Question

If l,m,n and a,b,c are direction cosines of two lines then

• A. they are parallel when la + mb + nc = 0
• B. they are perpendicular when \(\frac{l}{a}=\frac{m}{b}=\frac{n}{c}\)
• C. the direction ratios of the bisectors of the angles between l±a, m±b, n±c
• D. the direction ratios of the bisectors of the angles between l±a, m±b, n±c

Answer 1

The Correct Option is C

To solve this problem, we first need to understand the terms involved and their geometrical implications:

In three-dimensional geometry, direction cosines are cosines of angles between a line and the coordinate axes. For a line with direction cosines \(l\), \(m\), \(n\), these angles are formed with the x-axis, y-axis, and z-axis, respectively.

Let us examine each given scenario:

1. Consider two lines with direction cosines \(l, m, n\) and \(a, b, c\). It is stated that:

   The lines are parallel if: \(\frac{l}{a} = \frac{m}{b} = \frac{n}{c}\)

   This condition describes proportionality between the direction ratios, hence making lines parallel. This statement is incorrect in the context provided above where it was provided as a condition for perpendicularity.

2. The lines are perpendicular if: \(la + mb + nc = 0\)

   This condition is derived from the dot product of two vectors being zero, thus indicating orthogonality. This statement is essentially about perpendicularity, contradicting the initial proposition.

3. As per the options, the correct answer is: "the direction ratios of the bisectors of the angles between l±a, m±b, n±c".

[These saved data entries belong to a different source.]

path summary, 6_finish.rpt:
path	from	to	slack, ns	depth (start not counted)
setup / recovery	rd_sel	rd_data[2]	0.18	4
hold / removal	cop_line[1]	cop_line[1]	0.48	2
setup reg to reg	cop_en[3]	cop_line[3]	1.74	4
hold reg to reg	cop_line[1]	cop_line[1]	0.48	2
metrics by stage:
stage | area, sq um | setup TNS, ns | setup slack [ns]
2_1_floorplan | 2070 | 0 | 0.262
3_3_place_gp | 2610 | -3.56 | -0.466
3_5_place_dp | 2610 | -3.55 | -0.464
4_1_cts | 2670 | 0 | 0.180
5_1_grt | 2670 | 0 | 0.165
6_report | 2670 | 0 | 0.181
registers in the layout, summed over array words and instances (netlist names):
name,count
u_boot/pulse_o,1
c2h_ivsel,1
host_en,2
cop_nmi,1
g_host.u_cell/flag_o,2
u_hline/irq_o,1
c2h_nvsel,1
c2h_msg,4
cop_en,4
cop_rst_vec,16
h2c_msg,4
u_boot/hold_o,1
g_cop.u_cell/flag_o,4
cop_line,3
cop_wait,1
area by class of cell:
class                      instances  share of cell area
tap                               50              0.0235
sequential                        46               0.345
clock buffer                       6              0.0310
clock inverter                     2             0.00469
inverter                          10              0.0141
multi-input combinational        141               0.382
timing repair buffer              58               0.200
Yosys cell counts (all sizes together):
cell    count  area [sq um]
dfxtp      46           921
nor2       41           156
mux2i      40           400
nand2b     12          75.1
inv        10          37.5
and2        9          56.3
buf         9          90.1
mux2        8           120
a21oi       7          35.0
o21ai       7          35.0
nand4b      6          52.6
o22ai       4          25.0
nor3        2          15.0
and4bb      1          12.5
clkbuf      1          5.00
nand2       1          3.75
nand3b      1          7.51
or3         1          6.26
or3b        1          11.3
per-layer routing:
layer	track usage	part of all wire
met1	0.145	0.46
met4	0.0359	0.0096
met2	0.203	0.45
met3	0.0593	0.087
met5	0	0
**src/rtl/pcc_pkg.sv**
```systemverilog
package pcc_pkg;

    typedef enum logic [1:0] {
        KIND_FROZEN = 2'b00,
        KIND_INFO   = 2'b01,
        KIND_PARITY = 2'b10,
        KIND_RSVD   = 2'b11
    } pos_kind_e;

endpackage

```
**src/rtl/pcc_pos_counter.sv**
```systemverilog
module pcc_pos_counter #(
    parameter int N_POS = 32,
    localparam int IDX_W = (N_POS > 1) ? $clog2(N_POS) : 1
) (
    input  logic             clk,
    input  logic             rst_n,
    input  logic             en,
    output logic [IDX_W-1:0] idx,
    output logic             last
);

    localparam logic [IDX_W-1:0] LAST_IDX = IDX_W'(N_POS - 1);

    typedef struct packed {
        logic [IDX_W-1:0] idx;
    } cnt_t;

    cnt_t cnt_d, cnt_q;

    always_comb begin
        cnt_d = cnt_q;
        if (en) begin
            if (cnt_q.idx == LAST_IDX) cnt_d.idx = '0;
            else                       cnt_d.idx = cnt_q.idx + 1'b1;
        end
    end

    always_ff @(posedge clk) begin
        if (!rst_n) cnt_q <= '0;
        else        cnt_q <= cnt_d;
    end

    assign idx  = cnt_q.idx;
    assign last = (cnt_q.idx == LAST_IDX);

    assert_wrap_R7: assert property (@(posedge clk) disable iff (!rst_n)
        (en && cnt_q.idx == LAST_IDX) |=> (cnt_q.idx == '0));

    assert_idle_hold_R9: assert property (@(posedge clk) disable iff (!rst_n)
        !en |=> $stable(cnt_q.idx));

endmodule

```
**src/rtl/pcc_cyc_reg.sv**
```systemverilog
module pcc_cyc_reg #(
    parameter int SPAN = 5
) (
    input  logic clk,
    input  logic rst_n,
    input  logic en,
    input  logic clear,
    input  logic is_parity,
    input  logic bit_in,
    output logic head
);

    typedef struct packed {
        logic [SPAN-1:0] cells;
    } ring_t;

    ring_t ring_d, ring_q;
    logic [SPAN-1:0] folded;

    always_comb begin
        ring_d = ring_q;
        folded = ring_q.cells;
        if (!is_parity) folded[0] = ring_q.cells[0] ^ bit_in;
        if (en) begin
            if (clear) ring_d.cells = '0;
            else       ring_d.cells = {folded[0], folded[SPAN-1:1]};
        end
    end

    always_ff @(posedge clk) begin
        if (!rst_n) ring_q <= '0;
        else        ring_q <= ring_d;
    end

    assign head = ring_q.cells[0];

    assert_clear_R7: assert property (@(posedge clk) disable iff (!rst_n)
        (en && clear) |=> (ring_q.cells == '0));

    assert_parity_skip_R5: assert property (@(posedge clk) disable iff (!rst_n)
        (en && is_parity && !clear) |=> (ring_q.cells[SPAN-1] == $past(ring_q.cells[0])));

    assert_idle_hold_R9: assert property (@(posedge clk) disable iff (!rst_n)
        !en |=> $stable(ring_q.cells));

endmodule

```
**src/rtl/pcc_gen_top.sv**
```systemverilog
module pcc_gen_top #(
    parameter int N_POS = 32,
    parameter int SPAN  = 5,
    localparam int IDX_W = (N_POS > 1) ? $clog2(N_POS) : 1
) (
    input  logic             clk,
    input  logic             rst_n,
    input  logic             pos_en,
    input  logic [1:0]       pos_kind,
    input  logic             info_bit,
    input  logic             info_vld,
    output logic             info_take,
    output logic             u_vld,
    output logic             u_bit,
    output logic [IDX_W-1:0] u_idx,
    output logic             u_last,
    output logic             underflow
);

    import pcc_pkg::*;

    typedef struct packed {
        logic             vld;
        logic             bitv;
        logic [IDX_W-1:0] idx;
        logic             last;
        logic             uflow;
    } beat_t;

    beat_t beat_d, beat_q;

    logic [IDX_W-1:0] cur_idx;
    logic             cur_last;
    logic             ring_head;
    logic             is_info;
    logic             is_parity;
    logic             bit_now;
    pos_kind_e        kind;

    assign kind = pos_kind_e'(pos_kind);

    pcc_pos_counter #(.N_POS(N_POS)) u_cnt (
        .clk  (clk),
        .rst_n(rst_n),
        .en   (pos_en),
        .idx  (cur_idx),
        .last (cur_last)
    );

    pcc_cyc_reg #(.SPAN(SPAN)) u_ring (
        .clk      (clk),
        .rst_n    (rst_n),
        .en       (pos_en),
        .clear    (cur_last),
        .is_parity(is_parity),
        .bit_in   (bit_now),
        .head     (ring_head)
    );

    always_comb begin
        is_info   = (kind == KIND_INFO);
        is_parity = (kind == KIND_PARITY);
        unique case (kind)
            KIND_INFO:   bit_now = info_vld & info_bit;
            KIND_PARITY: bit_now = ring_head;
            default:     bit_now = 1'b0;
        endcase

        beat_d       = beat_q;
        beat_d.vld   = pos_en;
        if (pos_en) begin
            beat_d.bitv  = bit_now;
            beat_d.idx   = cur_idx;
            beat_d.last  = cur_last;
            beat_d.uflow = is_info & ~info_vld;
        end else begin
            beat_d.uflow = 1'b0;
        end
    end

    always_ff @(posedge clk) begin
        if (!rst_n) beat_q <= '0;
        else        beat_q <= beat_d;
    end

    assign info_take = pos_en & is_info & info_vld;
    assign u_vld     = beat_q.vld;
    assign u_bit     = beat_q.bitv;
    assign u_idx     = beat_q.idx;
    assign u_last    = beat_q.last;
    assign underflow = beat_q.uflow;

    assert_frozen_zero_R2: assert property (@(posedge clk) disable iff (!rst_n)
        (pos_en && (pos_kind == 2'b00 || pos_kind == 2'b11)) |=> (u_vld && !u_bit));

    assert_info_pass_R3: assert property (@(posedge clk) disable iff (!rst_n)
        (pos_en && pos_kind == 2'b01 && info_vld) |=> (u_bit == $past(info_bit)));

    assert_latency_R6: assert property (@(posedge clk) disable iff (!rst_n)
        pos_en |=> u_vld);

    assert_no_beat_R9: assert property (@(posedge clk) disable iff (!rst_n)
        !pos_en |=> !u_vld);

    assert_underflow_R8: assert property (@(posedge clk) disable iff (!rst_n)
        (pos_en && pos_kind == 2'b01 && !info_vld) |=> (underflow && !u_bit));

    assert_uflow_beat_R8: assert property (@(posedge clk) disable iff (!rst_n)
        underflow |-> u_vld);

endmodule

```
**config.mk**
```make
export PLATFORM = sky130hd
export DESIGN_NAME = pcc_gen_top
export DESIGN_NICKNAME = d
export VERILOG_FILES = /design/src/rtl/pcc_pkg.sv /design/src/rtl/pcc_pos_counter.sv /design/src/rtl/pcc_cyc_reg.sv /design/src/rtl/pcc_gen_top.sv
export SDC_FILE = /design/constraint.sdc
export NUM_CORES = 1
export LEC_CHECK = 0
export ABC_AREA = 0
export BUFFER_PORTS_ARGS = -buffer_cell sky130_fd_sc_hd__clkbuf_2
export CAP_MARGIN = 0
export CORE_UTILIZATION = 26
export DETAILED_ROUTE_END_ITERATION = 16
export PLACE_DENSITY_LB_ADDON = 0.2
export SKIP_CTS_REPAIR_TIMING = 1
export SLEW_MARGIN = 0
export SYNTH_ARGS = -nofsm -noshare
export SYNTH_HDL_FRONTEND = slang
export SYNTH_SLANG_ARGS = --single-unit
```
**constraint.sdc**
```tcl
create_clock -name clk -period 1.4 [get_ports clk]
set_clock_uncertainty 0.05 [all_clocks]
set_input_delay 0.14 -clock clk [delete_from_list [all_inputs] [get_ports clk]]
set_output_delay 0.14 -clock clk [all_outputs]
set_load 0.02 [all_outputs]
```
Word-level counts from Yosys, hierarchy flattened
Index checks and enable logic that the tools add are counted.

operators by class
  eq/ne operators = 3
  multiplexer cells = 4
  add/subtract/negate cells = 1
  bitwise gates (word level) = 6
  reduce and logical (&&, ||, !) cells = 1

operators with widths
  cell                                                             count
  5-bit two-way mux                                                2
  5-bit by 1-bit adder with 5-bit output, second input constant    1
  5-bit == test, second input constant                             1
  1-bit bitwise AND                                                4
  2-bit by 1-bit == test with 1-bit output, second input constant  1
  2-bit == test, second input constant                             1
  1-bit one-hot mux with 2 select lines                            1
  2-bit AND reduction                                              1
  1-bit two-way mux                                                1
  1-bit NOT                                                        1
  1-bit XOR                                                        1

storage, ports and cells
  flip-flop bits (word level) = 19
  output and inout bits = 10
  input bits = 7

Depth between registers and ports, before layout
Gate-level depths: netlist of the first run.

  word-level depth = 5
  depth in mapped cells = 6

Modules after synthesis
From an unflattened synthesis of the first run, not the netlist that was laid out.

unflattened totals
  cells, all modules = 86
  area, all modules = 855.8 um2

modules (own cells, without submodules)
  module           area each (um2)  instances  cells each
  pcc_gen_top      382.9            1          34
  pcc_pos_counter  244.0            1          25
  pcc_cyc_reg      229.0            1          27

Least setup slack after synthesis of the first run
Ideal clock, no wire load.

  path kind = flip-flop to flip-flop
  start = register u_cnt.cnt_q (netlist bit u_cnt.idx[0])
  end = register u_cnt.cnt_q (netlist bit u_cnt.idx[3])
  stages on the path, launching flop included = 7
  clock period less this slack = 1.542 ns
  data required time = 1.234 ns
  path buffers = 0
  arrival = 1.377 ns
  path slack = -0.142 ns
  cell sequence = dfxtp_1 -> ha_1 -> and3_1 -> ha_1 -> nor2b_4 -> and4b_1 -> a31o_1

between the ends
  longest elaborated chain between the ends = 2
  elaborated cells between the ends (all ways) = 3

ends and longest elaborated chain
  item                    line                   source
  start, declared         pcc_pos_counter.sv:18  cnt_t cnt_d, cnt_q;
  start signal, assigned  pcc_pos_counter.sv:30  else cnt_q <= cnt_d;
  5-bit == test           --
  net cur_last            pcc_gen_top.sv:33      logic cur_last;
  5-bit two-way mux       pcc_pos_counter.sv:23  if (cnt_q.idx == LAST_IDX) cnt_d.idx = '0;

The timed path passes the listed nets, and every way through them passes these cells.
A chain may end at the register's enable or synchronous reset.

Final worst setup path of the first run
  start = register u_cnt.cnt_q (netlist bit u_cnt.idx[1])
  end = register u_cnt.cnt_q (netlist bit u_cnt.idx[3])

The elaborated chain is that of the path after synthesis.

==> results of run 1 <==
-- worst max-delay path: cells and delay by family, from the launching register on --
| kind | cells | cell delay (ns) |
|---|---|---|
| AOI/OAI and AO/OA | 1 | 0.17 |
| adders and majority gates | 2 | 0.32 |
| DFF | 1 | 0.36 |
| and+or+nand+nor | 3 | 0.43 |
-- layout make-up --
cell class                      count  area, µm²
Clock buffer                        3       22.5
Clock inverter                      1       5.00
Fill cell                         340       1980
Inverter                            4       15.0
Multi-Input combinational cell     60        488
Sequential cell                    19        383
Tap cell                           44       55.1
Timing Repair Buffer               25        151
-- state kept, by name, indices dropped and copies added, names as in the netlist --
name           cells
underflow          1
u_last             1
u_cnt.idx          5
u_bit              1
u_vld              1
u_idx              5
u_ring.ring_q      5
-- through the flow --
stage	hold WS [ns]	power (mW)
2_1_floorplan	0.232	0.640
3_3_place_gp	0.413	0.677
3_5_place_dp	0.416	0.678
4_1_cts	0.0793	0.968
5_1_grt	0.0759	1.01
6_report	0.0911	0.948
-- path summary, 6_finish.rpt --
path | start | endpoint | slack, ns | depth (start not counted)
worst max-delay path | u_cnt.idx[1]$_SDFFE_PN0P_ | u_cnt.idx[3]$_SDFFE_PN0P_ | -0.02 | 6
worst min-delay path | info_vld | underflow$_SDFF_PN0_ | 0.09 | 2
worst max register to register | u_cnt.idx[1]$_SDFFE_PN0P_ | u_cnt.idx[3]$_SDFFE_PN0P_ | -0.02 | 6
worst min register to register | u_ring.ring_q[4]$_SDFFE_PN0P_ | u_ring.ring_q[4]$_SDFFE_PN0P_ | 0.47 | 2
-- cells in the final DEF (no fill, tap or decap), types with 3 or more instances in the layout --
cell type  instances
and2_1             3
buf_4              8
clkbuf_2          16
clkbuf_4           3
dfxtp_1           17
inv_1              4
mux2i_1            9
nand2_1            3
nand3b_1           3
nor2b_1           13
-- logic make-up (layout without fill, tap and decap cells) --
group	count (synthesis)	after routing	synth area share (%)
and+or+nand+nor	36	36	27.3
AOI/OAI and AO/OA	11	11	8.05
muxes	9	9	10.3
adders and majority gates	4	4	5.75
buffers and inverters	8	33	4.88
DFF	19	19	43.7
-- layer usage --
| metal | routed length [µm] | part of all wire, % | global-route usage [%] | vias to the layer above |
|---|---|---|---|---|
| met5 | 0 | 0 | 0 | - |
| met4 | 33 | 2.0 | 5.98 | 0 |
| met3 | 48 | 3.0 | 1.95 | 4 |
| met2 | 722 | 45 | 16.3 | 10 |
| met1 | 809 | 50 | 14.0 | 306 |
| li1 | - | - | - | 349 |
-- power groups by stage --
stage / registers, mW / logic [mW] / clock network [mW]
final: 0.559 / 0.108 / 0.281
after global placement: 0.571 / 0.106 / 0
after detailed placement: 0.572 / 0.107 / 0
after floorplan: 0.579 / 0.0613 / 0
after global routing: 0.561 / 0.123 / 0.330
after CTS: 0.560 / 0.107 / 0.302
==> flow_summary.ini, run 1 <==
[job]
drv_cap = 0

[logic_synthesis]
synth_cells = 87
ys_types = 29
ys_seq_area_share_pct = 43.7
yosysWarningCount = 0
synth.cell_area_um2 = 871
synthFlopType = dfxtp_1
synth_area_leaders = dfxtp_1 (44%), mux2i_1 (10%), nor2b_1 (9.3%)
ys_ff_latch = 19
synth_common_cells = dfxtp_1 (19), nor2b_1 (13), mux2i_1 (9)
synth_top_area_share_pct = 43.7
synth_edf_count = 0
synth_async_sr_flop_share_pct = 0
yosysMostFrequentCell = dfxtp_1
yosys.area.top_type = dfxtp_1
syn_nets = 98
syn_area_per_cell_um2 = 10.0

[cells_and_area]
n_antenna_cell = 0
fin_area_um2 = 1120
drive_gt1_share_pct = 34.8
fin_util_pct = 36.1
fin_cells = 156
area_growth_pct = 28.6
final_nets = 124

[sta]
setup_viol = 1
maxSlewHeadroom_pct = 77.0
tns_ns = -0.0239
period_share_pct = 102
grt_setup_unrepaired = true
fin_ws_ns = -0.0239
slew_violations = 0
worstMarginPinSlew_ns = 0.345
fmax_mhz = 702
period_needed_ns = 1.42
hold_viol = 0

[grt]
grt_pass1_wl_mm = 2.82
grt_usage_pct = 10.7
grt_pass1_vias = 647
antenna_found_initial = 0
grt_max_degree = 22
globalRoute.totalOverflow = 0

[clocking]
cts_sinks = 19
worstSkewPairLatency_ns = 0.30
numCtsBuffers = 3
path_clk_slew_ns = 0.11
cts_tree = built
h-tree-depth = 1
cts_root_buf = clkbuf_4
cts_buffer_depth = 2

[critical_path]
endpoint_kind = register
critPathRequiredTime_ns = 1.56
start_kind = register
path_class = register to register
path_max_fanout = 8
crit_top_cell = ha_4
crit_chain = ha_4, and3_4, ha_4, nor2b_4, and4b_1, a31o_1
worstPathArrival_ns = 1.58
slowest_stage = dfxtp_2
cp_slowest_stage_delay_ns = 0.36

[power_and_ir_drop]
power_frac_comb_pct = 11.4
power_frac_seq_pct = 59.0
p_sw_mw = 0.236
intPower_mw = 0.712
switching_share_pct = 24.9
ir_drop_v = 0.000257
clock_power_share_pct = 29.6
p_leak_nw = 0.501
power.density_nw_per_um2 = 846

[floorplan]
die_h_um = 59.9
start_util_pct = 28.1
fp.dieW_um = 59.9
ioPinCount = 17
rows = 20
dieArea_um2 = 3590
core_area_um2 = 3100

[placement]
dp_hpwl_mm = 1.15
dp_cells = 150
portBuffers = 16
post-place-ws_ns = -0.0196
place.gp.congestion = 0.708
post_dp_cell_area_um2 = 1060

[routing]
vias_per_cell = 4.29
drc_errors = 0
vias = 669
ant_nets = 0
drt_iter0_drc = 4
post_drt_wl_per_cell_um = 10.3
routed_wl_mm = 1.61
dr.pass1.iters = 3

[hold_path]
hold_path.class = input port to register

[status]
status = finished with violations
violations = setup timing
Note: power is estimated with default switching activity, not from simulation.
==> run 2: changes to the inputs <==
- clock period: 1.4 -> 1.5 ns (I/O delays scaled with it)
==> run 2 against run 1 <==
Compared with the run above: the run now ends clean; register-to-register slack improved by 0.08 ns; non-clock buffer count is 3 lower; largest cell class unchanged; maximum frequency decreased by 1.5%; sequential power fell by 7.0%; critical path depth stayed put; critical endpoint unchanged; core utilization decreased by 1.5 points.
==> flow_summary.ini, run 2 (synthesized netlist as in run 1, its figures left out) <==
[clocking]
worstSkewPairLatency_ns = 0.29
numCtsBuffers = 3
h-tree-depth = 1
cts_root_buf = clkbuf_4
cts_tree = built
path_clk_slew_ns = 0.11
cts_buffer_depth = 2
cts_sinks = 19

[grt]
grt_max_degree = 22
globalRoute.totalOverflow = 0
antenna_found_initial = 0
grt_pass1_vias = 617
grt_usage_pct = 9.97
grt_pass1_wl_mm = 2.67

[job]
drv_cap = 0

[routing]
top_layer = met3
wl_met3_um = 63
drt_iter0_drc = 7
routed_wl_mm = 1.59
vias = 664
vias_per_cell = 4.34
drc_errors = 0
wl_met2_um = 747
post_drt_wl_per_cell_um = 10.4
dr.pass1.iters = 4
wl_met1_um = 781
ant_nets = 0

[power_and_ir_drop]
total_power_mw = 0.872
ir_drop_v = 0.000379
p_leak_nw = 0.479
power.density_nw_per_um2 = 811

[critical_path]
critPathRequiredTime_ns = 1.65
worstPathArrival_ns = 1.59
endpoint_kind = register
crit_family = simple AND/OR/NAND/NOR gates
worst-path-buf-inv = 0
path_max_fanout = 7
path_class = register to register
slowest_stage = dfxtp_1
crit_chain = ha_2, and3_4, ha_4, nor2b_4, and4b_1, a31o_1
start_kind = register
cp_slowest_stage_delay_ns = 0.35

[cells_and_area]
fin_cells = 153
fin_area_um2 = 1070
drive_gt1_share_pct = 29.4
final_nets = 121
n_antenna_cell = 0
area_growth_pct = 23.4
fill_cells = 337
final_cell_mix = dfxtp_1 (18), clkbuf_2 (16), nor2b_1 (13)
final_common_cell = dfxtp_1
multi_input_area_um2 = 472
seqCellArea_um2 = 382

[sta]
tns_ns = 0
hold_viol = 0
period_share_pct = 96.4
worstMarginPinSlew_ns = 0.363
whs_ns = 0.117
setup_viol = 0
maxSlewHeadroom_pct = 75.8
fmax_mhz = 692
slew_violations = 0
period_needed_ns = 1.45

[hold_path]
hold_path.class = input port to register

[floorplan]
die_h_um = 59.9
rows = 20
start_util_pct = 28.1
fp.dieW_um = 59.9
core_area_um2 = 3100
ioPinCount = 17
dieArea_um2 = 3590

[placement]
portBuffers = 16
post_dp_cell_area_um2 = 1030
dp_cells = 149
dp_hpwl_mm = 1.14
place.gp.congestion = 0.781

[status]
status = finished clean
==> run 2: changes by cell type in the layout (fill, tap and decap cells not counted) <==
cell,before,now
a21oi_2,2,1
nor2_2,1,0
clkinv_2,1,0
a21oi_1,1,2
clkbuf_1,0,1
ha_4,2,1
dfxtp_1,17,18
buf_6,1,0
buf_4,8,6
dfxtp_2,2,1
ha_2,0,1
nor2_1,1,2
==> run 2: layer usage <==
layer | track usage, % | vias to the layer above
met5 | 0 | -
met4 | 0.997 | 0
met3 | 4.76 | 0
met2 | 14.9 | 9
met1 | 13.4 | 310
li1 | - | 345
==> run 2: power by group <==
group | internal (mW) | switching (mW) | leakage [nW] | total (mW)
Combinational | 0.0459 | 0.0502 | 0.310 | 0.0961
Clock | 0.103 | 0.153 | 0.0150 | 0.256
Sequential | 0.515 | 0.00493 | 0.154 | 0.520
Total | 0.664 | 0.208 | 0.479 | 0.872
==> run 2: cell type report <==
type	instances	area share, %
Clock buffer	4	2.44
Timing Repair Buffer	22	11.6
Multi-Input combinational cell	60	43.9
Inverter	4	1.40
Tap cell	44	5.12
Sequential cell	19	35.5
==> run 2: final timing paths <==
| path | startpoint | endpoint | slack [ns] | cells past startpoint |
|---|---|---|---|---|
| worst max register to register | u_cnt.idx[1]$_SDFFE_PN0P_ | u_cnt.idx[3]$_SDFFE_PN0P_ | 0.05 | 6 |
| worst max-delay path | u_cnt.idx[1]$_SDFFE_PN0P_ | u_cnt.idx[3]$_SDFFE_PN0P_ | 0.05 | 6 |
| worst min register to register | u_ring.ring_q[4]$_SDFFE_PN0P_ | u_ring.ring_q[4]$_SDFFE_PN0P_ | 0.48 | 2 |
| worst min-delay path | info_vld | underflow$_SDFF_PN0_ | 0.12 | 2 |
==> run 2: through the flow <==
stage	utilization [%]	worst slack [ns]
global placement	33.1	0.0509
global route	34.6	-0.00562
finish	34.6	0.0547
detailed placement	33.1	0.00445
CTS	33.9	-0.0223
floorplan	-	0.0113
==> run 3: changes to the inputs <==
- PLACE_DENSITY: default -> 0.55
- PLACE_DENSITY_LB_ADDON: 0.2 -> default
- SLEW_MARGIN: 0 -> 10
==> run 3 against run 2 <==
Compared with the run above: count of clock-buffer cells in the layout unchanged; design area decreased by 0.93%; sequential share of layout area rose by 0.45 points; maximum frequency is essentially flat; power down 0.50%; die area stayed put; non-clock buffer count fell by 1; cell count decreased by 0.65%; via count shrank 1.8%; wire length shrank 3.3%.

   Let's examine what this means:

   The direction cosines of the bisectors of the angles between two lines can be expressed as either the sum or difference of their direction cosines, which is what's encapsulated by the expression \(l \pm a\), \(m \pm b\), and \(n \pm c\).

   Thus, this statement correctly refers to the direction cosines of the angle bisectors, encompassing conditions for both sum and difference.

From the analysis above, it is clear that the expression regarding the direction ratios of the bisectors of angles between \(l\pm a\), \(m\pm b\), \(n\pm c\) indeed correctly describes how these bisectors would appear in terms of direction cosines. Hence, it's the correct choice.